WORK ORDER
Counting task for the entries below: give the number of lines that contain the word "goes", with no other text.
+++ INFORMATION GIVEN +++
From an optimization exercise on the open Yosys and OpenROAD flow, aimed at small area; shortcuts taken in it are not production practice.
The RTL was checked by simulation tests, not by an equivalence proof against the original design.
No activity file was given, so power comes from the tool's default toggle rates.

## quartz
Design pim_system, start of the top module:
module pim_system #(
    parameter int BUS_WIDTH_BITS           = 64,
    parameter int CMD_SIZE_BITS            = 64,
    parameter int FETCH_BUS_TRANSFERS      = 128,
    parameter int MACS_PER_CYCLE           = 16,
    parameter int PIM_BASE_LATENCY_CYCLES  = 20,
    parameter int FETCH_CYCLES             = 5,
    parameter int STORE_CYCLES             = 5,
    parameter int SEQUENCER_FIFO_DEPTH     = 4,
    parameter int MICROPROG_LEN_WORDS      = 4,
    parameter int ADDR_WIDTH_BITS          = 64,
    parameter int MEM_DEPTH_WORDS          = 1024
)(
    input  logic clk,
    input  logic rst_n,
    input  logic cpu_cmd_valid,
    input  logic [CMD_SIZE_BITS-1:0]  cpu_cmd_data,
    output logic cpu_cmd_ready,
    input  logic cpu_microprog_valid,
    input  logic [CMD_SIZE_BITS*MICROPROG_LEN_WORDS-1:0] cpu_microprog_data,
    output logic cpu_microprog_ack,
    input  logic cpu_execute_seq_valid,
    output logic cpu_execute_seq_ready,
    output logic pim_system_idle,
    output logic sequencer_busy_out
);
Size: about 480 cells after synthesis, about 290 flip-flops, roughly 330 I/O pins, about 9600 um2 of cells after synthesis.
export LEC_CHECK = 0
export CAP_MARGIN = 20
export CORE_MARGIN = 2
export CORE_UTILIZATION = 70
export PLACE_DENSITY = 0.9
export SLEW_MARGIN = 20
create_clock -name core_clock -period 5.0 [get_ports {clk}]
standard.sh (not shown) runs the stock make flow with config.mk's settings and CLKGATE_MAP_FILE= SYNTH_SCRIPT=/design/flow/synth_recipe.tcl, a recipe that flattens the netlist after the stock synthesis.
==> flow/flow/run.sh <==
#!/bin/bash
# The standard layout (standard.sh) with three changes:
#  - synthesis is the standard flow's synthesis script (synth_recipe.tcl, ORFS synth.tcl)
#    with only the ABC mapping script replaced by flow/abc_area.script
#    (area-oriented mapping plus don't-care optimisation, mfs2); the Yosys
#    passes, and so the registers and their names, are unchanged;
#  - port buffers are the smallest buffer, buf_1 (every port still gets one);
#  - clock tree synthesis builds its tree from clkbuf_8 and its leaves from
#    clkbuf_4 in clusters of at most 11 sinks, without dummy loads.
# The make run's output goes to standard.log; ORFS keeps each tool's own
# log under orfs/logs/.
set -euo pipefail
here=$(pwd)
sed "s#^source \$::env(SCRIPTS_DIR)/synth_preamble.tcl\$#&\nset abc_args [lreplace \$abc_args 1 1 $here/flow/abc_area.script]\nputs \"ABC script: [lindex \$abc_args 1]\"#" \
  "$FLOW_HOME/scripts/synth.tcl" > synth_abc.tcl
grep -q "flow/abc_area.script" synth_abc.tcl
sed "s#^source \$::env(SCRIPTS_DIR)/synth.tcl\$#source $here/synth_abc.tcl#" synth_recipe.tcl > own_synth.tcl
grep -q "source $here/synth_abc.tcl" own_synth.tcl
export BUFFER_PORTS_ARGS="-buffer_cell sky130_fd_sc_hd__buf_1"
export CTS_ARGS="-sink_clustering_enable -repair_clock_nets -dont_use_dummy_load -buf_list {sky130_fd_sc_hd__clkbuf_4 sky130_fd_sc_hd__clkbuf_8} -root_buf sky130_fd_sc_hd__clkbuf_8 -tree_buf sky130_fd_sc_hd__clkbuf_8 -sink_clustering_buffer sky130_fd_sc_hd__clkbuf_4 -sink_clustering_size 12 -sink_clustering_max_diameter 40"
bash standard.sh SYNTH_SCRIPT="$here/own_synth.tcl" finish > standard.log 2>&1
==> flow/flow/abc_area.script <==
&get -n
&st
&dc2
&put
&get -n
&st
&dch -f
&nf -R 1000 -p
&put
mfs2 -W 10
&get -n
&st
&dch -f
&nf -R 1000 -p
&put
mfs2 -W 10
&get -n
&st
&dch -f
&nf -R 1000 -p
&put
mfs2 -W 10
strash
&get -n
&st
&dch -f
&nf -R 1000 -p
&put
mfs2 -W 10
strash
&get -n
&st
&dch -f
&nf -R 1000 -p
&put
topo
Every stage of the flow completed for quartz, and the final layout passed the timing, DRC and antenna checks.
Input-level comparison between tundra and quartz:
Settings: PLACE_DENSITY changed from 0.9 to 0.8.
-- flow/flow/run.sh --
<<< quartz, line 9
#    clkbuf_4 in clusters of at most 11 sinks, without dummy loads.
>>> tundra, line 9
#    clkbuf_4 in clusters of at most 10 sinks, without dummy loads.
<<< quartz, line 20
export CTS_ARGS="-sink_clustering_enable -repair_clock_nets -dont_use_dummy_load -buf_list {sky130_fd_sc_hd__clkbuf_4 sky130_fd_sc_hd__clkbuf_8} -root_buf sky130_fd_sc_hd__clkbuf_8 -tree_buf sky130_fd_sc_hd__clkbuf_8 -sink_clustering_buffer sky130_fd_sc_hd__clkbuf_4 -sink_clustering_size 12 -sink_clustering_max_diameter 40"
>>> tundra, line 20
export CTS_ARGS="-sink_clustering_enable -repair_clock_nets -dont_use_dummy_load -buf_list {sky130_fd_sc_hd__clkbuf_4 sky130_fd_sc_hd__clkbuf_8} -root_buf sky130_fd_sc_hd__clkbuf_8 -tree_buf sky130_fd_sc_hd__clkbuf_8 -sink_clustering_buffer sky130_fd_sc_hd__clkbuf_4 -sink_clustering_size 12 -sink_clustering_max_diameter 30"
--- outcome ---
- Any difference in initial core utilization between quartz and tundra is small enough to ignore.
- Final-layout clock buffer total was higher in tundra than in quartz.
- quartz has higher switching share of power than tundra.
- Routed wire in tundra totals less than in quartz.

========
pim_system, a different RTL version from the one above (not shown whole).
For scale: ~510 cells after synthesis, ~330 I/O pins.
clock: 5.0 ns
lec_check: 0
cap_margin: 20
core_margin: 2
core_utilization: 75
place_density: 0.85
slew_margin: 20
==> flow/flow/run.sh <==
#!/bin/bash
# The standard layout (standard.sh: standard synthesis, floorplan,
# placement, CTS, routing), with two changes passed through the ORFS
# variables it reads:
#  - port buffers are the smallest buffer, buf_1 (every port still gets one);
#  - clock tree synthesis builds its tree from clkbuf_8 and its leaves from
#    clkbuf_4 in clusters of at most 11 sinks, without dummy loads.
# The whole make run's output goes to standard.log; ORFS keeps each
# tool's own log under orfs/logs/.
set -euo pipefail
export BUFFER_PORTS_ARGS="-buffer_cell sky130_fd_sc_hd__buf_1"
export CTS_ARGS="-sink_clustering_enable -repair_clock_nets -dont_use_dummy_load -buf_list {sky130_fd_sc_hd__clkbuf_4 sky130_fd_sc_hd__clkbuf_8} -root_buf sky130_fd_sc_hd__clkbuf_8 -tree_buf sky130_fd_sc_hd__clkbuf_8 -sink_clustering_buffer sky130_fd_sc_hd__clkbuf_4 -sink_clustering_size 11 -sink_clustering_max_diameter 40"
bash standard.sh > standard.log 2>&1
Next try:
==> flow/flow/run.sh (replaced) <==
#!/bin/bash
# Standard layout, with two changes: the port buffers are the smallest
# buffer (buf_1), and clock tree synthesis uses smaller clock buffers and
# no dummy loads.
set -euo pipefail
export BUFFER_PORTS_ARGS="-buffer_cell sky130_fd_sc_hd__buf_1"
export CTS_ARGS="-sink_clustering_enable -repair_clock_nets -dont_use_dummy_load -buf_list {sky130_fd_sc_hd__clkbuf_4} -sink_clustering_size 12 -sink_clustering_max_diameter 40"
bash standard.sh > standard.log 2>&1
CORE_UTILIZATION = 70   (was 75)
PLACE_DENSITY = 0.8   (was 0.85)
=> The new run went through all stages and came out clean; worst setup slack gets better by 0.13 ns; area after synthesis is unchanged; flip-flop and latch count stays the same; final cell count hardly moves; count of clock-buffer cells in the layout came out lower by 5; combinational power went down by about 3%; die area increases by 6.9%.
+++
EXERCISE SOLUTION
2